Researchers selected 20 drug-indication pairs and they performed a literature search of PubMed to identify the evidence available, including randomized controlled trials, real-world evidence studies, other clinical studies, economic studies, technology assessments and treatment guidelines. They then compared the literature search with evidence cited in coverage policies.
They identified 4,597 coverage policies that plans made available in both August 2017 and August 2019, of which plans reissued 4,468 (97%). Of the reissued policies, 17% revised coverage criteria and 84% revised the evidence cited, and 15% of reissued policies revised both their coverage criteria and the evidence cited, 2% revised only their coverage criteria, and 69% revised only the cited evidence. A total of 14% of policies revised neither the coverage criteria nor the evidence cited.
For drugs approved no earlier than August 2014, plans cited randomized controlled trials and other clinical studies most comprehensively (7% and 5%, respectively); for drugs approved from August 2009 to August 2014, plans cited clinical guidelines and evidence synthesis studies most comprehensively (8% and 5%, respectively); and for drugs approved before August 2009, plans cited health technology assessments most comprehensively (4%).
“Our study indicates that the evidence cited in coverage policies evolves over a product’s life cycle. Plans tended to cite RCTs and other clinical studies for recently approved products and cite clinical treatment guidelines and evidence syntheses for products on the market for longer,” researchers wrote.

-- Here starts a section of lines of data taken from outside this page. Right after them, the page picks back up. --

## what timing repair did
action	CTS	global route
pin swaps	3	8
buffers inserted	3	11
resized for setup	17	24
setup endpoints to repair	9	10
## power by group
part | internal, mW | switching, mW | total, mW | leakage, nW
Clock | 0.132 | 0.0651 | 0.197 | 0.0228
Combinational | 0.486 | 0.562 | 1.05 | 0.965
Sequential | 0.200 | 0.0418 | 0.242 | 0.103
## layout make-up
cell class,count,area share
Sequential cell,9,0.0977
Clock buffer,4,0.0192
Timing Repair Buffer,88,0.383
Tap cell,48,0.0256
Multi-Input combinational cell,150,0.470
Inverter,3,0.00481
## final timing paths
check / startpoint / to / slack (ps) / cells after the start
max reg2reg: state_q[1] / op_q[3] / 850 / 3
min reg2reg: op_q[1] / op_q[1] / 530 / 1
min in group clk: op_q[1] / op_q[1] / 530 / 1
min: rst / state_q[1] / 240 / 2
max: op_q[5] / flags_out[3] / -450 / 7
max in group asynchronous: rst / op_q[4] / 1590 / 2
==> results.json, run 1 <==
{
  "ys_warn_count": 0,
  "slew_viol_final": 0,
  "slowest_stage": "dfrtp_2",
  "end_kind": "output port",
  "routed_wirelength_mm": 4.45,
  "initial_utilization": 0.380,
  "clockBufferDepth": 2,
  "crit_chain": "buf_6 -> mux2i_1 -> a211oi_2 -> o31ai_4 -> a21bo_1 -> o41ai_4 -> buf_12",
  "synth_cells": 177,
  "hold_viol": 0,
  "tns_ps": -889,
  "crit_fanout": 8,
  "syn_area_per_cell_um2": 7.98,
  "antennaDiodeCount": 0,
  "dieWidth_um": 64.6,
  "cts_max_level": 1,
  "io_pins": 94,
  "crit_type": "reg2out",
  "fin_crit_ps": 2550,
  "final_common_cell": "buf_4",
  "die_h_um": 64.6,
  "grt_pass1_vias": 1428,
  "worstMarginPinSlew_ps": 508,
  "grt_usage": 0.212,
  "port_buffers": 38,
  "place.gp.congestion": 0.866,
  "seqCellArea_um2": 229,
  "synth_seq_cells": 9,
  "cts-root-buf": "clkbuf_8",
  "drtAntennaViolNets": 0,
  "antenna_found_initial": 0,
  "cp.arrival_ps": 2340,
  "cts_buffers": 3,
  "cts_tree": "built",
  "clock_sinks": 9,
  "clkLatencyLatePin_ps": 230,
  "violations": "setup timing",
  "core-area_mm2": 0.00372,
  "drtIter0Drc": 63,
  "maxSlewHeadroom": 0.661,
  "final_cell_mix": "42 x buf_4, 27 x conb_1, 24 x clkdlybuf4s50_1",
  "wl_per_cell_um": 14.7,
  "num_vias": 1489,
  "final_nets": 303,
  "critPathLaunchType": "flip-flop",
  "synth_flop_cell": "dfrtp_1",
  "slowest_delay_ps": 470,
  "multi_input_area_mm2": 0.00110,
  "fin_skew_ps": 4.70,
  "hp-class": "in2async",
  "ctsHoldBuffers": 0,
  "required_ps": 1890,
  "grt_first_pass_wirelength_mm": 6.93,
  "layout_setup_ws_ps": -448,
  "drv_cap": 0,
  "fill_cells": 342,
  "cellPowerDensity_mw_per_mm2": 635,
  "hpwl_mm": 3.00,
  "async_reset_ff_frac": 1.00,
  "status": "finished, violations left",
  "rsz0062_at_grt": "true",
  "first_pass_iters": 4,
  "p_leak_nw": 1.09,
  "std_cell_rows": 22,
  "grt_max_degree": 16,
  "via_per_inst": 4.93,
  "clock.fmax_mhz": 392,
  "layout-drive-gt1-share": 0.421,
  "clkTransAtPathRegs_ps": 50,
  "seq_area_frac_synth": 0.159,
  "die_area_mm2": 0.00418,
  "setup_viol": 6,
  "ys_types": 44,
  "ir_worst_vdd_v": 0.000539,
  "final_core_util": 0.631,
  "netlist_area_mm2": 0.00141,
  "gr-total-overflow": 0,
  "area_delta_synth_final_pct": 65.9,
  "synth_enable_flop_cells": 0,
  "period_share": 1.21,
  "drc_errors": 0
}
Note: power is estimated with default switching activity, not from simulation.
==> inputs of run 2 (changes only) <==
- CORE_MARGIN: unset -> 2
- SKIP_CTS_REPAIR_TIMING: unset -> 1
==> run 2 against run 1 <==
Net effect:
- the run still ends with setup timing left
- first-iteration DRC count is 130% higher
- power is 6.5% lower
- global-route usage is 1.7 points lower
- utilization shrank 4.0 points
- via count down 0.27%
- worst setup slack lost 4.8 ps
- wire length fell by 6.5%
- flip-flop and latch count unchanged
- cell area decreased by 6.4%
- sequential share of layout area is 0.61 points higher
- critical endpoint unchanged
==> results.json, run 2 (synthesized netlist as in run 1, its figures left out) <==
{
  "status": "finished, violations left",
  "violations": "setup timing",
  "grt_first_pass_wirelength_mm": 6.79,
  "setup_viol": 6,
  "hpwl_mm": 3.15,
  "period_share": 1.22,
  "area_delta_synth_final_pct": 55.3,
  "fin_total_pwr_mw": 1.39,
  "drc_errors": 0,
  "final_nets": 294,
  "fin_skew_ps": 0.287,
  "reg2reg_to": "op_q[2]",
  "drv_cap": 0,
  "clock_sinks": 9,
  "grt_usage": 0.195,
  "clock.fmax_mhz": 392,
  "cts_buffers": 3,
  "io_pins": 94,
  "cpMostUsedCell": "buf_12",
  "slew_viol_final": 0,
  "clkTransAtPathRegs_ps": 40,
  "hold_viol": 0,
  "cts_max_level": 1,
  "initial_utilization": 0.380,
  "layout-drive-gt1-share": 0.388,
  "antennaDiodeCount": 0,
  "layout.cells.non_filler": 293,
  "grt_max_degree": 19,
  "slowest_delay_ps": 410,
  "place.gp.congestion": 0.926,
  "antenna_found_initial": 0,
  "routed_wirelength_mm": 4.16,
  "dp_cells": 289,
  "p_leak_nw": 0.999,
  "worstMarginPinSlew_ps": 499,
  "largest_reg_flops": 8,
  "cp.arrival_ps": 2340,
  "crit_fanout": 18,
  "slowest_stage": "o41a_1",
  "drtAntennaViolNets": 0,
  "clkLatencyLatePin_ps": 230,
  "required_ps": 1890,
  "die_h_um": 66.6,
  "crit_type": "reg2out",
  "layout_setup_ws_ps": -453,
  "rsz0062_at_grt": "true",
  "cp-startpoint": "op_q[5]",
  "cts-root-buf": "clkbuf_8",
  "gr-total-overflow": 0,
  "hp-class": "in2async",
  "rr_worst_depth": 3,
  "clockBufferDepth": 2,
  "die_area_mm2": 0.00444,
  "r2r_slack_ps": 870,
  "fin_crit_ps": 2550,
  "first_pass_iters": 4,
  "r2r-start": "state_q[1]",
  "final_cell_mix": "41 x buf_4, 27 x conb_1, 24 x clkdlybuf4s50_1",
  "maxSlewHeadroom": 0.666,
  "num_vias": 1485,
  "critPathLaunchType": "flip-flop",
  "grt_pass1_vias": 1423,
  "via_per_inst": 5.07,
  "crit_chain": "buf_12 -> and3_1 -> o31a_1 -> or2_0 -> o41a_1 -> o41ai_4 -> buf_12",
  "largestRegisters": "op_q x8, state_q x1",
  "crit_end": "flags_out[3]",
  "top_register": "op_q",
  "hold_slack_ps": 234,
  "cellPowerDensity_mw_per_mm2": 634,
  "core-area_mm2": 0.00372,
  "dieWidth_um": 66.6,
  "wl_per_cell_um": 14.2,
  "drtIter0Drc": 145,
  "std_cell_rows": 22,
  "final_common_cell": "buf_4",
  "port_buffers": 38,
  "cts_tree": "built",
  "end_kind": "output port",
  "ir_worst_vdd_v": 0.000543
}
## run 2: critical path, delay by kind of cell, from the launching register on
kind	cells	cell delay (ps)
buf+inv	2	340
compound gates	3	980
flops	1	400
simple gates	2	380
**config.mk**
```make
export PLATFORM = sky130hd
export DESIGN_NAME = sram_l1_arbiter
export DESIGN_NICKNAME = d
export VERILOG_FILES = /design/src/rtl/sram_l1_pkg.sv /design/src/rtl/sram_l1_rr_arb2.sv /design/src/rtl/sram_l1_arbiter.sv
export SDC_FILE = /design/constraint.sdc
export NUM_CORES = 1
export LEC_CHECK = 0
export BUFFER_PORTS_ARGS = -buffer_cell sky130_fd_sc_hd__buf_2
export CORE_AREA = 10 10 145 147
export DETAILED_ROUTE_END_ITERATION = 16
export DIE_AREA = 0 0 155 157
export GPL_TIMING_DRIVEN = 0
export PLACE_DENSITY = 0.76
export SLEW_MARGIN = 20
export SYNTH_ARGS = -nofsm -noshare
export SYNTH_HDL_FRONTEND = slang
export SYNTH_SLANG_ARGS = --single-unit
```
**constraint.sdc**
```tcl
create_clock -name clk -period 2.26 [get_ports clk]
set_clock_uncertainty 0.05 [all_clocks]
set_input_delay 0.452 -clock clk [delete_from_list [all_inputs] [get_ports clk]]
set_output_delay 0.452 -clock clk [all_outputs]
set_load 0.01 [all_outputs]
```
### src/rtl/cpu_controller.sv
// Instruction sequencer for the 8-bit RISC CPU: an 8-phase fetch/execute
// counter with a sticky halt, decoding bus/register strobes from phase, opcode and zero.
module cpu_controller #(
  parameter int OPCODE  = 3,
  parameter int PHASE_W = 3
) (
  input  logic               clk,
  input  logic               rst,
  input  logic [OPCODE-1:0]  opcode,
  input  logic               zero,
  output logic               sel,
  output logic               rd,
  output logic               ld_ir,
  output logic               inc_pc,
  output logic               ld_pc,
  output logic               ld_ac,
  output logic               wr,
  output logic               data_e,
  output logic               halt,
  output logic [PHASE_W-1:0] phase
);

  typedef enum logic [PHASE_W-1:0] {
    INST_ADDR  = 3'd0,
    INST_FETCH = 3'd1,
    INST_LOAD  = 3'd2,
    IDLE       = 3'd3,
    OP_ADDR    = 3'd4,
    OP_FETCH   = 3'd5,
    ALU_OP     = 3'd6,
    STORE      = 3'd7
  } phase_t;

  localparam logic [OPCODE-1:0] OP_HLT = 3'b000;
  localparam logic [OPCODE-1:0] OP_SKZ = 3'b001;
  localparam logic [OPCODE-1:0] OP_ADD = 3'b010;
  localparam logic [OPCODE-1:0] OP_AND = 3'b011;
  localparam logic [OPCODE-1:0] OP_XOR = 3'b100;
  localparam logic [OPCODE-1:0] OP_LDA = 3'b101;
  localparam logic [OPCODE-1:0] OP_STO = 3'b110;
  localparam logic [OPCODE-1:0] OP_JMP = 3'b111;

  phase_t phase_r;
  logic   halted_r;
  logic   aluop_s;

  // Phase sequencing; a HLT seen at the end of OP_ADDR freezes the core there.
  always_ff @(posedge clk or posedge rst) begin
    if (rst) begin
      phase_r  <= INST_ADDR;
      halted_r <= 1'b0;
    end else if (halted_r) begin
      phase_r  <= phase_r;
      halted_r <= 1'b1;
    end else if ((phase_r == OP_ADDR) && (opcode == OP_HLT)) begin
      phase_r  <= phase_r;
      halted_r <= 1'b1;
    end else begin
      phase_r  <= phase_t'(phase_r + 3'd1);
      halted_r <= 1'b0;
    end
  end

  assign aluop_s = (opcode == OP_ADD) || (opcode == OP_AND) ||
                   (opcode == OP_XOR) || (opcode == OP_LDA);

  // Strobe decode; opcode only matters from OP_ADDR onward, zero only in ALU_OP.
  always_comb begin
    sel    = 1'b0;
    rd     = 1'b0;
    ld_ir  = 1'b0;
    inc_pc = 1'b0;
    ld_pc  = 1'b0;
    ld_ac  = 1'b0;
    wr     = 1'b0;
    data_e = 1'b0;
    halt   = 1'b0;
    if (halted_r) begin
      halt = 1'b1;
    end else begin
      case (phase_r)
        INST_ADDR: begin
          sel = 1'b1;
        end
        INST_FETCH: begin
          sel = 1'b1;
          rd  = 1'b1;
        end
        INST_LOAD, IDLE: begin
          sel   = 1'b1;
          rd    = 1'b1;
          ld_ir = 1'b1;
        end
        OP_ADDR: begin
          inc_pc = 1'b1;
          halt   = (opcode == OP_HLT);
        end
        OP_FETCH: begin
          rd = aluop_s;
        end
        ALU_OP: begin
          rd     = aluop_s;
          inc_pc = (opcode == OP_SKZ) && zero;
          ld_pc  = (opcode == OP_JMP);
          data_e = (opcode == OP_STO);
        end
        STORE: begin
          rd     = aluop_s;
          ld_ac  = aluop_s;
          ld_pc  = (opcode == OP_JMP);
          wr     = (opcode == OP_STO);
          data_e = (opcode == OP_STO);
        end
        default: begin
          sel = 1'b0;
        end
      endcase
    end
  end

  assign phase = phase_r;

endmodule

Researchers cited several limitations, including a reliance on health plans’ publicly available coverage policies. They said that plans may not fully report the evidence that they review. Additionally, the suggested that the study may not be generalizable to other U.S. commercial health plans or to public healthcare payers (e.g., Medicaid and Medicare). They also did not investigate how newly cited studies affected plan decision making.